WHAT TO WORK ON: For the data below, give again exactly the lines from the one containing "<tr><td>Highest attainable clock" through the one containing "<tr><td>Element type at", both ends included, and no others.

### STUDY MATERIAL ###

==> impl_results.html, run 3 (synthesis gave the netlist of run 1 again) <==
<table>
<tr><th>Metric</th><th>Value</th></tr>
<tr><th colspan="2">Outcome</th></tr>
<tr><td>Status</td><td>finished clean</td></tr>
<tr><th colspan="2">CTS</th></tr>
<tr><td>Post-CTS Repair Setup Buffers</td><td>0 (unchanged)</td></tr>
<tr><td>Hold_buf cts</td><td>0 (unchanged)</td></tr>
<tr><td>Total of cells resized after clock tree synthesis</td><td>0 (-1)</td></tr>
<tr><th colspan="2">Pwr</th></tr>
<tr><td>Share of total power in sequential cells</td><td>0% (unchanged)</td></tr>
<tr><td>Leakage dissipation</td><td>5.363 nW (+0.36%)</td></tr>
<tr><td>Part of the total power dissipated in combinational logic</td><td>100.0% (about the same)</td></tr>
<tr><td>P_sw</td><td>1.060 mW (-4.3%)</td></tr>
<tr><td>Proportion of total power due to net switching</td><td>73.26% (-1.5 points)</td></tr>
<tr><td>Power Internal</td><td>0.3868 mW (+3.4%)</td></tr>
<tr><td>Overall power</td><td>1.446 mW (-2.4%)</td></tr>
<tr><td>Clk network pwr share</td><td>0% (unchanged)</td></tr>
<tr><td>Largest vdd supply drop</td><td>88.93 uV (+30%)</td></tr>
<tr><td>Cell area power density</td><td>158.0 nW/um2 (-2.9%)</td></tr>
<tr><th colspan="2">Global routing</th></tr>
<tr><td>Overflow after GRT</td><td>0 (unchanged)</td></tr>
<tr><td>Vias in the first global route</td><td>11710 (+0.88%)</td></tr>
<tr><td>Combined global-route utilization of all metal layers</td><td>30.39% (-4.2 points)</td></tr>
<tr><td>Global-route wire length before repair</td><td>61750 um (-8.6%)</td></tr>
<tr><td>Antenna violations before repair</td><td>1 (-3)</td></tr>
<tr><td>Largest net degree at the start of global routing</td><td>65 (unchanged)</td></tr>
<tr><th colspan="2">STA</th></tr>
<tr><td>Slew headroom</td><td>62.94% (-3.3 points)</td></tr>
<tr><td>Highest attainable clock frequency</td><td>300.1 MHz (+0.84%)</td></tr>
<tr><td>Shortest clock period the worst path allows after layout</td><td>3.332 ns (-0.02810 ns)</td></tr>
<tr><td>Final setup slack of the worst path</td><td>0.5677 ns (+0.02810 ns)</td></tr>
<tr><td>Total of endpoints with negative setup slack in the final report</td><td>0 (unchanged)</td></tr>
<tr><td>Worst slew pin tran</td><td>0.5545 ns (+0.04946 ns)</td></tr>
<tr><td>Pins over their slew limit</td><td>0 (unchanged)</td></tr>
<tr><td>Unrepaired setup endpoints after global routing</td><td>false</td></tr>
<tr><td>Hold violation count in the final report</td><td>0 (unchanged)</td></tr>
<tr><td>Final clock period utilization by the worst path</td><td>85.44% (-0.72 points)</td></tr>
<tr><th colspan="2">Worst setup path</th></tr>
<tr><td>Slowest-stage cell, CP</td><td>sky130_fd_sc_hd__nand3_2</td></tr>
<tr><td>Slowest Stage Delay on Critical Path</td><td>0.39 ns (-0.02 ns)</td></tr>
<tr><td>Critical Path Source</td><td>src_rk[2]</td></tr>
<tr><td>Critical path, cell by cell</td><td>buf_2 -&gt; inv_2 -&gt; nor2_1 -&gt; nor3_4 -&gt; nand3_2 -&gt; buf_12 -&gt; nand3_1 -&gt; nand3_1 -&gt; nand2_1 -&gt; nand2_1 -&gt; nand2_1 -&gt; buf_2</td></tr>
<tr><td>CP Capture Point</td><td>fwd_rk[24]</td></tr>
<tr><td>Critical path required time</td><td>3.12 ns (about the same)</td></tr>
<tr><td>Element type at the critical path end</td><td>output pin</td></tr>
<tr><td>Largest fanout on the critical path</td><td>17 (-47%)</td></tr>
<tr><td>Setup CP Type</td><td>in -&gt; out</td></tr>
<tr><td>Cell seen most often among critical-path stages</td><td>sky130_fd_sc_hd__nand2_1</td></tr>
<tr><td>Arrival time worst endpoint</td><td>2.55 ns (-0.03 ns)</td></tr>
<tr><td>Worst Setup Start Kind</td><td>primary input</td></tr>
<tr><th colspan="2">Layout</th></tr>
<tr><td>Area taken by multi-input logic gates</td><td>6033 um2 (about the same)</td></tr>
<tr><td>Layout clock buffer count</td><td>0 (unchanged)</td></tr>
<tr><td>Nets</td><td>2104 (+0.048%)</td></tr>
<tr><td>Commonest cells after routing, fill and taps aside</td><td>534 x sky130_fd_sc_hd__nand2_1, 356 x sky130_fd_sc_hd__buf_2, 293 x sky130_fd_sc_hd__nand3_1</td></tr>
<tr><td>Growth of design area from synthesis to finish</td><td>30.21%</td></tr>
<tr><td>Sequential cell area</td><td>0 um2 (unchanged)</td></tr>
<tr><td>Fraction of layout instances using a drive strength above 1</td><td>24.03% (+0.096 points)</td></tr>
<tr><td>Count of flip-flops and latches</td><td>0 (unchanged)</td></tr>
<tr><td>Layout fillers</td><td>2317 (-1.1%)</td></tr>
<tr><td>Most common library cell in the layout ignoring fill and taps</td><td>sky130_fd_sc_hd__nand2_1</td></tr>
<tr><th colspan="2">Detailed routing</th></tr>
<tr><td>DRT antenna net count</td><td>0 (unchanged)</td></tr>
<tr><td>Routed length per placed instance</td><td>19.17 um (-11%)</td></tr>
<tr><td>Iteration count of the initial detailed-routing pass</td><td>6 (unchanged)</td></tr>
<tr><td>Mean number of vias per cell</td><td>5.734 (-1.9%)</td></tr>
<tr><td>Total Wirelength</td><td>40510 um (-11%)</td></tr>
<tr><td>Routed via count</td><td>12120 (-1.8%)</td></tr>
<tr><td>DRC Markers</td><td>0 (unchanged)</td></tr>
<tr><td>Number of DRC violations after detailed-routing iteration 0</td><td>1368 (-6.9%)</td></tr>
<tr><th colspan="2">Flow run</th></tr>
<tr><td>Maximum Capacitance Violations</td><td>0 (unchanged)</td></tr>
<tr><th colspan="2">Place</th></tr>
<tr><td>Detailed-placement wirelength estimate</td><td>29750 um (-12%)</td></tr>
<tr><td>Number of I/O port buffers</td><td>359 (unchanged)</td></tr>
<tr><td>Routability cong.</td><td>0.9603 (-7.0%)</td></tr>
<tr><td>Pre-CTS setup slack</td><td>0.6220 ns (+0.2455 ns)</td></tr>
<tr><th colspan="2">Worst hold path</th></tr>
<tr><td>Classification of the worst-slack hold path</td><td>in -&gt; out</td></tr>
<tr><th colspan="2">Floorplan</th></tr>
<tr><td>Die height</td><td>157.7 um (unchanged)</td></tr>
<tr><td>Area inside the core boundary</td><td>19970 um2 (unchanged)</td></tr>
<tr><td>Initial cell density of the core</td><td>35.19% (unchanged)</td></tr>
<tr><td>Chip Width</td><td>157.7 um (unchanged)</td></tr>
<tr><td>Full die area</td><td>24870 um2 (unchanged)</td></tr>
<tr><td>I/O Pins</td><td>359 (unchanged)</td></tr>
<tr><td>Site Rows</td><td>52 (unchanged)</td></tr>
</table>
==> src/source/pmp_settings.svh <==
// Region count, NAPOT granularity, address and index widths for the PMP unit
`ifndef PMP_SETTINGS_SVH
`define PMP_SETTINGS_SVH

// Number of implemented protection regions
`define PMP_NUM_REGIONS 4

// NAPOT granularity exponent
// 0 allows 4 byte regions, 1 gives 8 byte, 2 gives 16 byte and so on
`define PMP_GRANULARITY 0

// Width of a physical address as held in the region registers
`define PMP_ADDR_W 34

// Width of a region index, log2 of the region count
`define PMP_IDX_W 2

`endif

==> src/source/pmp_pkg.sv <==
// PMP types: matching mode, access kind, privilege, region config, mseccfg, request, response
`default_nettype none
`include "pmp_settings.svh"

package pmp_pkg;

  // Address matching mode, encoded as in the pmpcfg A field
  typedef enum logic [1:0] {
    PMP_MODE_OFF   = 2'b00,
    PMP_MODE_TOR   = 2'b01,
    PMP_MODE_NA4   = 2'b10,
    PMP_MODE_NAPOT = 2'b11
  } pmp_mode_e;

  // Kind of access being checked
  typedef enum logic [1:0] {
    PMP_ACC_EXEC  = 2'b00,
    PMP_ACC_WRITE = 2'b01,
    PMP_ACC_READ  = 2'b10
  } pmp_acc_e;

  // Privilege level of the requester, S kept for encoding only
  typedef enum logic [1:0] {
    PRIV_LVL_U = 2'b00,
    PRIV_LVL_S = 2'b01,
    PRIV_LVL_M = 2'b11
  } priv_lvl_e;

  // One region configuration byte, same bit layout as a pmpcfg field
  typedef struct packed {
    logic      lock;
    logic [1:0] rsvd;
    pmp_mode_e mode;
    logic      exec;
    logic      write;
    logic      read;
  } pmp_cfg_t;

  // Machine security configuration bits
  typedef struct packed {
    logic rlb;
    logic mmwp;
    logic mml;
  } pmp_mseccfg_t;

  // Access request as it travels down the pipeline
  typedef struct packed {
    logic [`PMP_ADDR_W-1:0] addr;
    pmp_acc_e               acc;
    priv_lvl_e              priv;
  } pmp_req_t;

  // Verdict returned with the address it belongs to
  typedef struct packed {
    logic [`PMP_ADDR_W-1:0] addr;
    logic                   err;
  } pmp_rsp_t;

endpackage

`default_nettype wire

==> src/source/pmp_access_if.sv <==
// Interface between the request register and the checker, with src and chk modports
`default_nettype none
`timescale 1ns/1ns
`include "pmp_settings.svh"

interface pmp_access_if;
  import pmp_pkg::*;

  // Qualifies addr, acc, priv and err in the same cycle
  logic                   valid;
  logic [`PMP_ADDR_W-1:0] addr;
  pmp_acc_e               acc;
  priv_lvl_e              priv;
  // Access fault verdict, meaningful only while valid is high
  logic                   err;

  // Request side, filled from the registered request
  modport src (
    output valid, addr, acc, priv,
    input  err
  );

  // Checker side
  modport chk (
    input  valid, addr, acc, priv,
    output err
  );

endinterface

`default_nettype wire

==> src/source/pmp_csr_regs.sv <==
// PMP register file: region config and address storage, lock rules, sticky mseccfg bits
`default_nettype none
`timescale 1ns/1ns
`include "pmp_settings.svh"

module pmp_csr_regs (
  input  logic                   clk,
  input  logic                   rst_i,
  input  logic                   cfg_we_i,
  input  logic [`PMP_IDX_W-1:0]  cfg_idx_i,
  input  pmp_pkg::pmp_cfg_t      cfg_wdata_i,
  input  logic [`PMP_ADDR_W-1:0] addr_wdata_i,
  input  logic                   mseccfg_we_i,
  input  pmp_pkg::pmp_mseccfg_t  mseccfg_wdata_i,
  output pmp_pkg::pmp_cfg_t      cfg_o [`PMP_NUM_REGIONS],
  output logic [`PMP_ADDR_W-1:0] addr_o [`PMP_NUM_REGIONS],
  output pmp_pkg::pmp_mseccfg_t  mseccfg_o
);
  import pmp_pkg::*;

  localparam int N     = `PMP_NUM_REGIONS;
  localparam int IDX_W = `PMP_IDX_W;

  pmp_cfg_t               cfg_q  [N];
  logic [`PMP_ADDR_W-1:0] addr_q [N];
  pmp_mseccfg_t           mseccfg_q;
  pmp_cfg_t               cfg_wr;
  // Entry refuses writes while this is set and rlb is clear
  logic [N-1:0]           entry_locked;
  logic [N-1:0]           entry_we;

  // Reserved config bits always read back as zero
  always_comb begin
    cfg_wr      = cfg_wdata_i;
    cfg_wr.rsvd = '0;
  end

  // ------------------------------------------------------------------------
  // Region entries
  // ------------------------------------------------------------------------
  for (genvar r = 0; r < N; r++) begin : g_entry
    // Locked by its own L bit, or by a locked TOR successor using it as base
    if (r == N - 1) begin : g_last
      assign entry_locked[r] = cfg_q[r].lock;
    end else begin : g_inner
      assign entry_locked[r] = cfg_q[r].lock ||
                               (cfg_q[r+1].lock && (cfg_q[r+1].mode == PMP_MODE_TOR));
    end

    // Rule locking bypass lets any entry be rewritten
    assign entry_we[r] = cfg_we_i && (cfg_idx_i == IDX_W'(r)) &&
                         (!entry_locked[r] || mseccfg_q.rlb);

    always_ff @(posedge clk) begin
      if (rst_i) begin
        cfg_q[r]  <= '0;
        addr_q[r] <= '0;
      end else if (entry_we[r]) begin
        cfg_q[r]  <= cfg_wr;
        addr_q[r] <= addr_wdata_i;
      end
    end
  end

  // ------------------------------------------------------------------------
  // Security configuration
  // ------------------------------------------------------------------------
  always_ff @(posedge clk) begin
    if (rst_i) begin
      mseccfg_q <= '0;
    end else if (mseccfg_we_i) begin
      // mml and mmwp only ever set, cleared by reset alone
      mseccfg_q.mml  <= mseccfg_q.mml  | mseccfg_wdata_i.mml;
      mseccfg_q.mmwp <= mseccfg_q.mmwp | mseccfg_wdata_i.mmwp;
      mseccfg_q.rlb  <= mseccfg_wdata_i.rlb;
    end
  end

  assign cfg_o     = cfg_q;
  assign addr_o    = addr_q;
  assign mseccfg_o = mseccfg_q;

endmodule

`default_nettype wire

==> src/source/pmp_pipe_reg.sv <==
// Pipeline register with a resettable valid flag and a typed payload
`default_nettype none
`timescale 1ns/1ns

module pmp_pipe_reg #(
  parameter type payload_t = logic
) (
  input  logic     clk,
  input  logic     rst_i,
  input  logic     valid_i,
  input  payload_t data_i,
  output logic     valid_o,
  output payload_t data_o
);

  // Valid flag, cleared by reset
  always_ff @(posedge clk) begin
    if (rst_i) begin
      valid_o <= 1'b0;
    end else begin
      valid_o <= valid_i;
    end
  end

  // Payload loads only with a valid beat
  // Data holds its last value through idle cycles
  always_ff @(posedge clk) begin
    if (valid_i) begin
      data_o <= data_i;
    end
  end

endmodule

`default_nettype wire

==> src/source/pmp_checker.sv <==
// PMP access checker: per-region matching, R/W/X and MML permission checks, priority
`default_nettype none
`timescale 1ns/1ns
`include "pmp_settings.svh"

module pmp_checker (
  pmp_access_if.chk              acc,
  input pmp_pkg::pmp_cfg_t       cfg_i  [`PMP_NUM_REGIONS],
  input logic [`PMP_ADDR_W-1:0]  addr_i [`PMP_NUM_REGIONS],
  input pmp_pkg::pmp_mseccfg_t   mseccfg_i
);
  import pmp_pkg::*;

  localparam int N  = `PMP_NUM_REGIONS;
  localparam int AW = `PMP_ADDR_W;
  localparam int G  = `PMP_GRANULARITY;
  // Lowest address bit that takes part in any comparison
  localparam int CMP_LSB  = G + 2;
  // Lowest bit of the trailing ones run that encodes the NAPOT size
  localparam int ONES_LSB = (G == 0) ? 2 : G + 1;

  logic [AW-1:0]       start_addr [N];
  logic [AW-1:CMP_LSB] napot_mask [N];
  logic [N-1:0]        match_eq;
  logic [N-1:0]        match_gt;
  logic [N-1:0]        match_lt;
  logic [N-1:0]        match;
  logic [N-1:0]        basic_ok;
  logic [N-1:0]        mml_ok;
  logic                access_fault;

  // Region hit for the given mode from the three comparisons
  function automatic logic mode_match(pmp_mode_e mode, logic eq, logic gt, logic lt);
    case (mode)
      PMP_MODE_TOR:                 mode_match = (eq || gt) && lt;
      PMP_MODE_NA4, PMP_MODE_NAPOT: mode_match = eq;
      default:                      mode_match = 1'b0;
    endcase
  endfunction

  // Plain R/W/X lookup for the access kind
  function automatic logic basic_perm(pmp_cfg_t cfg, pmp_acc_e kind);
    case (kind)
      PMP_ACC_READ:  basic_perm = cfg.read;
      PMP_ACC_WRITE: basic_perm = cfg.write;
      PMP_ACC_EXEC:  basic_perm = cfg.exec;
      default:       basic_perm = 1'b0;
    endcase
  endfunction

  // Permission table that applies once mml is set
  function automatic logic mml_perm(pmp_cfg_t cfg, pmp_acc_e kind, priv_lvl_e priv,
                                    logic basic);
    logic is_m;
    is_m = (priv == PRIV_LVL_M);
    if (!cfg.read && cfg.write) begin
      // Shared regions, selected by L and X
      case ({cfg.lock, cfg.exec})
        2'b00:   mml_perm = (kind == PMP_ACC_READ) || ((kind == PMP_ACC_WRITE) && is_m);
        2'b01:   mml_perm = (kind == PMP_ACC_READ) || (kind == PMP_ACC_WRITE);
        2'b10:   mml_perm = (kind == PMP_ACC_EXEC);
        default: mml_perm = (kind == PMP_ACC_EXEC) || ((kind == PMP_ACC_READ) && is_m);
      endcase
    end else if (cfg.lock && cfg.read && cfg.write && cfg.exec) begin
      // Read only for every privilege
      mml_perm = (kind == PMP_ACC_READ);
    end else begin
      // Locked entries serve M only, unlocked entries serve S and U only
      mml_perm = basic && (is_m ? cfg.lock : !cfg.lock);
    end
  endfunction

  // ------------------------------------------------------------------------
  // Per-region matching and permissions
  // ------------------------------------------------------------------------
  for (genvar r = 0; r < N; r++) begin : g_region
    // TOR base is the previous entry, or zero for entry 0
    if (r == 0) begin : g_first
      assign start_addr[r] = (cfg_i[r].mode == PMP_MODE_TOR) ? '0 : addr_i[r];
    end else begin : g_next
      assign start_addr[r] = (cfg_i[r].mode == PMP_MODE_TOR) ? addr_i[r-1] : addr_i[r];
    end

    // NAPOT mask drops bit 2 and every bit up to the first zero
    for (genvar b = CMP_LSB; b < AW; b++) begin : g_mask
      if (b == 2) begin : g_low
        assign napot_mask[r][b] = (cfg_i[r].mode != PMP_MODE_NAPOT);
      end else begin : g_high
        assign napot_mask[r][b] = (cfg_i[r].mode != PMP_MODE_NAPOT) ||
                                  !(&addr_i[r][b-1:ONES_LSB]);
      end
    end

    // Comparators only cover bits above the granule
    assign match_eq[r] = (acc.addr[AW-1:CMP_LSB] & napot_mask[r]) ==
                         (start_addr[r][AW-1:CMP_LSB] & napot_mask[r]);
    assign match_gt[r] = acc.addr[AW-1:CMP_LSB] > start_addr[r][AW-1:CMP_LSB];
    assign match_lt[r] = acc.addr[AW-1:CMP_LSB] < addr_i[r][AW-1:CMP_LSB];

    assign match[r]    = mode_match(cfg_i[r].mode, match_eq[r], match_gt[r], match_lt[r]);
    assign basic_ok[r] = basic_perm(cfg_i[r], acc.acc);
    assign mml_ok[r]   = mml_perm(cfg_i[r], acc.acc, acc.priv, basic_ok[r]);
  end

  // ------------------------------------------------------------------------
  // Verdict
  // ------------------------------------------------------------------------
  always_comb begin
    // No match: deny under mmwp or below M, allow M otherwise
    access_fault = mseccfg_i.mmwp || (acc.priv != PRIV_LVL_M);
    // Walk downward so the lowest matching index wins
    for (int r = N - 1; r >= 0; r--) begin
      if (match[r]) begin
        if (mseccfg_i.mml) begin
          access_fault = !mml_ok[r];
        end else if (acc.priv == PRIV_LVL_M) begin
          // M only trips on a locked entry
          access_fault = cfg_i[r].lock && !basic_ok[r];
        end else begin
          access_fault = !basic_ok[r];
        end
      end
    end
  end

  assign acc.err = acc.valid && access_fault;

endmodule

`default_nettype wire

==> src/source/pmp_unit_top.sv <==
// PMP unit top level with register file, request and response stages and checker
`default_nettype none
`timescale 1ns/1ns
`include "pmp_settings.svh"

module pmp_unit_top (
  input  logic                   clk,
  input  logic                   rst_i,
  // Register writes
  input  logic                   cfg_we_i,
  input  logic [`PMP_IDX_W-1:0]  cfg_idx_i,
  input  pmp_pkg::pmp_cfg_t      cfg_wdata_i,
  input  logic [`PMP_ADDR_W-1:0] addr_wdata_i,
  input  logic                   mseccfg_we_i,
  input  pmp_pkg::pmp_mseccfg_t  mseccfg_wdata_i,
  // Requests
  input  logic                   req_valid_i,
  input  logic [`PMP_ADDR_W-1:0] req_addr_i,
  input  pmp_pkg::pmp_acc_e      req_acc_i,
  input  pmp_pkg::priv_lvl_e     req_priv_i,
  // Responses two cycles after the request
  output logic                   rsp_valid_o,
  output logic [`PMP_ADDR_W-1:0] rsp_addr_o,
  output logic                   rsp_err_o
);
  import pmp_pkg::*;

  pmp_cfg_t               cfg     [`PMP_NUM_REGIONS];
  logic [`PMP_ADDR_W-1:0] addr    [`PMP_NUM_REGIONS];
  pmp_mseccfg_t           mseccfg;
  pmp_req_t               req_d;
  pmp_req_t               req_q;
  logic                   req_q_valid;
  pmp_rsp_t               rsp_d;
  pmp_rsp_t               rsp_q;

  pmp_access_if acc_if ();

  pmp_csr_regs csr_regs (
    .clk             (clk),
    .rst_i           (rst_i),
    .cfg_we_i        (cfg_we_i),
    .cfg_idx_i       (cfg_idx_i),
    .cfg_wdata_i     (cfg_wdata_i),
    .addr_wdata_i    (addr_wdata_i),
    .mseccfg_we_i    (mseccfg_we_i),
    .mseccfg_wdata_i (mseccfg_wdata_i),
    .cfg_o           (cfg),
    .addr_o          (addr),
    .mseccfg_o       (mseccfg)
  );

  // ------------------------------------------------------------------------
  // Request stage
  // ------------------------------------------------------------------------
  assign req_d = '{addr: req_addr_i, acc: req_acc_i, priv: req_priv_i};

  pmp_pipe_reg #(.payload_t(pmp_req_t)) req_stage (
    .clk     (clk),
    .rst_i   (rst_i),
    .valid_i (req_valid_i),
    .data_i  (req_d),
    .valid_o (req_q_valid),
    .data_o  (req_q)
  );

  // Registered request onto the checker interface
  assign acc_if.valid = req_q_valid;
  assign acc_if.addr  = req_q.addr;
  assign acc_if.acc   = req_q.acc;
  assign acc_if.priv  = req_q.priv;

  pmp_checker access_checker (
    .acc       (acc_if),
    .cfg_i     (cfg),
    .addr_i    (addr),
    .mseccfg_i (mseccfg)
  );

  // ------------------------------------------------------------------------
  // Response stage
  // ------------------------------------------------------------------------
  assign rsp_d = '{addr: acc_if.addr, err: acc_if.err};

  pmp_pipe_reg #(.payload_t(pmp_rsp_t)) rsp_stage (
    .clk     (clk),
    .rst_i   (rst_i),
    .valid_i (acc_if.valid),
    .data_i  (rsp_d),
    .valid_o (rsp_valid_o),
    .data_o  (rsp_q)
  );

  assign rsp_addr_o = rsp_q.addr;
  assign rsp_err_o  = rsp_q.err;

endmodule

`default_nettype wire

==> config.mk <==
export PLATFORM = sky130hd
export DESIGN_NAME = pmp_unit_top
export DESIGN_NICKNAME = d
export VERILOG_FILES = /design/src/source/pmp_pkg.sv /design/src/source/pmp_access_if.sv /design/src/source/pmp_csr_regs.sv /design/src/source/pmp_pipe_reg.sv /design/src/source/pmp_checker.sv /design/src/source/pmp_unit_top.sv
export VERILOG_INCLUDE_DIRS = /design/src /design/src/source
export SDC_FILE = /design/constraint.sdc
export NUM_CORES = 1
export LEC_CHECK = 0
export BUFFER_PORTS_ARGS = -buffer_cell sky130_fd_sc_hd__clkbuf_2
export CORE_MARGIN = 3
export CORE_UTILIZATION = 54
export CTS_CLUSTER_DIAMETER = 150
export DETAILED_ROUTE_END_ITERATION = 8
export GPL_TIMING_DRIVEN = 0
export PLACE_DENSITY = 0.74
export REMOVE_ABC_BUFFERS = 1
export SYNTH_ARGS = -nofsm -noshare
export SYNTH_HDL_FRONTEND = slang
export SYNTH_SLANG_ARGS = --single-unit
export TNS_END_PERCENT = 5
==> constraint.sdc <==
create_clock -name clk -period 5 [get_ports clk]
set_clock_uncertainty 0.1 [all_clocks]
set_input_delay 1.5 -clock clk [delete_from_list [all_inputs] [get_ports clk]]
set_output_delay 1.5 -clock clk [all_outputs]
set_load 0.05 [all_outputs]
# Word level (Yosys, flattened, before mapping)
# Index checks and enable logic that the tools add are counted.
# op_classes
add_sub_neg	0
mul	0
n_div	0
n_lt_le_gt_ge	8
eq_ne	35
shift	0
mux	40
bitwise	10
reduce_logical	454
# op_table
operator	count
32-bit bitwise AND	8
1-bit zero test	143
1-bit logical OR	139
34-bit two-way mux	4
32-bit == test	4
32-bit > comparator	4
32-bit < comparator	4
31-bit AND reduction	4
30-bit AND reduction	4
29-bit AND reduction	4
28-bit AND reduction	4
27-bit AND reduction	4
26-bit AND reduction	4
25-bit AND reduction	4
24-bit AND reduction	4
23-bit AND reduction	4
22-bit AND reduction	4
21-bit AND reduction	4
20-bit AND reduction	4
19-bit AND reduction	4
18-bit AND reduction	4
17-bit AND reduction	4
16-bit AND reduction	4
15-bit AND reduction	4
23 further kinds	173
# word_totals
ff_bits	238
latchBits	0
ram_bits	0
romBits	0
input_bits	90
output_inout_bits	36
elab_cells	581
n_memories	0

# Depth between registers and ports, before layout
# logic_depth
ltp_word	13
depth_mapped	19
ltp_nobuf	15

# Cells and area by module
# A second synthesis with hierarchy kept.
# hier_totals
cells_unflattened	2253
hier_area_um2	19610.1
# by_module_without_submodules
mod	n_inst	cells_each	area_each_um2	seq_area_each_um2
pmp_checker	1	1526	10756.6	0.0
pmp_csr_regs	1	650	6593.8	3263.1
pmp_pipe_reg at req_stage	1	40	1174.9	1161.1
pmp_pipe_reg at rsp_stage	1	37	1084.8	1071.0

# Least setup slack after synthesis
# No wires, ideal clock.
# synth_timing
path_type	register to register
startpoint	register csr_regs.cfg_q (netlist bit csr_regs.cfg_o[19])
endpoint	register rsp_stage.data_o[0] (netlist name), data pin
setup_ns	0.263
arrival_time_ns	3.192
required_time_ns	4.637
path_slack_ns	1.445
stages_incl_launch_ff	20
n_path_buf	4
synth_period_minus_slack_ns	3.555
path_cell_list	dfxtp_1 nor2b_1 buf_2 buf_6 buf_2 clkbuf_1 nor2_1 a21oi_1 ha_1 nor2b_1 o21ai_0 nand2b_1 a21oi_1 o21ai_0 nor2b_1 o41ai_1 a32oi_1 o2bb2ai_2 mux2i_1 o22ai_1
# synth_via
elab_chain_cells	10
word_cells_on_any_way	47
cone_classes	order compare (1); eq/ne (5); mux (4); bitwise (2); reduce/logical (35)
# synth_lines
item	line_no	source
start, declared	pmp_csr_regs.sv:24	pmp_cfg_t cfg_q [N];
start signal, assigned by index	pmp_csr_regs.sv:59	cfg_q[r] <= cfg_wr;
branches (longest 6 deep; another with 32-bit > comparator)	--	
1-bit one-hot mux with 2 select lines *	pmp_checker.sv:34	case (mode)
1-bit two-way mux * (2 in a row)	pmp_checker.sv:113	if (match[r]) begin
1-bit logical AND *	pmp_checker.sv:126	assign acc.err = acc.valid && access_fault;
via acc_if.err	pmp_access_if.sv:15	logic err;
end signal, assigned	pmp_pipe_reg.sv:29	data_o <= data_i;
end, declared	pmp_pipe_reg.sv:13	output payload_t data_o
# Mark *: on every way through the listed nets, which the timed path passes.
# A chain may end at the register's enable or synchronous reset.

# Worst setup path in the final report
# layout_timing
startpoint	register csr_regs.cfg_q (netlist bit csr_regs.cfg_o[4])
endpoint	register rsp_stage.data_o[0] (netlist name), data pin
# layout_via
elab_chain_cells	12
word_cells_on_any_way	49
cone_classes	order compare (1); eq/ne (5); mux (6); bitwise (2); reduce/logical (35)
# layout_lines
item	line_no
branches (longest 6 deep; another with 32-bit > comparator)	--
1-bit one-hot mux with 2 select lines *	pmp_checker.sv:34
1-bit two-way mux * (4 in a row)	pmp_checker.sv:113
1-bit logical AND *	pmp_checker.sv:126
via acc_if.err	pmp_access_if.sv:15
# Marked as above.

###

REPLY:
<tr><td>Highest attainable clock frequency</td><td>300.1 MHz (+0.84%)</td></tr>
<tr><td>Shortest clock period the worst path allows after layout</td><td>3.332 ns (-0.02810 ns)</td></tr>
<tr><td>Final setup slack of the worst path</td><td>0.5677 ns (+0.02810 ns)</td></tr>
<tr><td>Total of endpoints with negative setup slack in the final report</td><td>0 (unchanged)</td></tr>
<tr><td>Worst slew pin tran</td><td>0.5545 ns (+0.04946 ns)</td></tr>
<tr><td>Pins over their slew limit</td><td>0 (unchanged)</td></tr>
<tr><td>Unrepaired setup endpoints after global routing</td><td>false</td></tr>
<tr><td>Hold violation count in the final report</td><td>0 (unchanged)</td></tr>
<tr><td>Final clock period utilization by the worst path</td><td>85.44% (-0.72 points)</td></tr>
<tr><th colspan="2">Worst setup path</th></tr>
<tr><td>Slowest-stage cell, CP</td><td>sky130_fd_sc_hd__nand3_2</td></tr>
<tr><td>Slowest Stage Delay on Critical Path</td><td>0.39 ns (-0.02 ns)</td></tr>
<tr><td>Critical Path Source</td><td>src_rk[2]</td></tr>
<tr><td>Critical path, cell by cell</td><td>buf_2 -&gt; inv_2 -&gt; nor2_1 -&gt; nor3_4 -&gt; nand3_2 -&gt; buf_12 -&gt; nand3_1 -&gt; nand3_1 -&gt; nand2_1 -&gt; nand2_1 -&gt; nand2_1 -&gt; buf_2</td></tr>
<tr><td>CP Capture Point</td><td>fwd_rk[24]</td></tr>
<tr><td>Critical path required time</td><td>3.12 ns (about the same)</td></tr>
<tr><td>Element type at the critical path end</td><td>output pin</td></tr>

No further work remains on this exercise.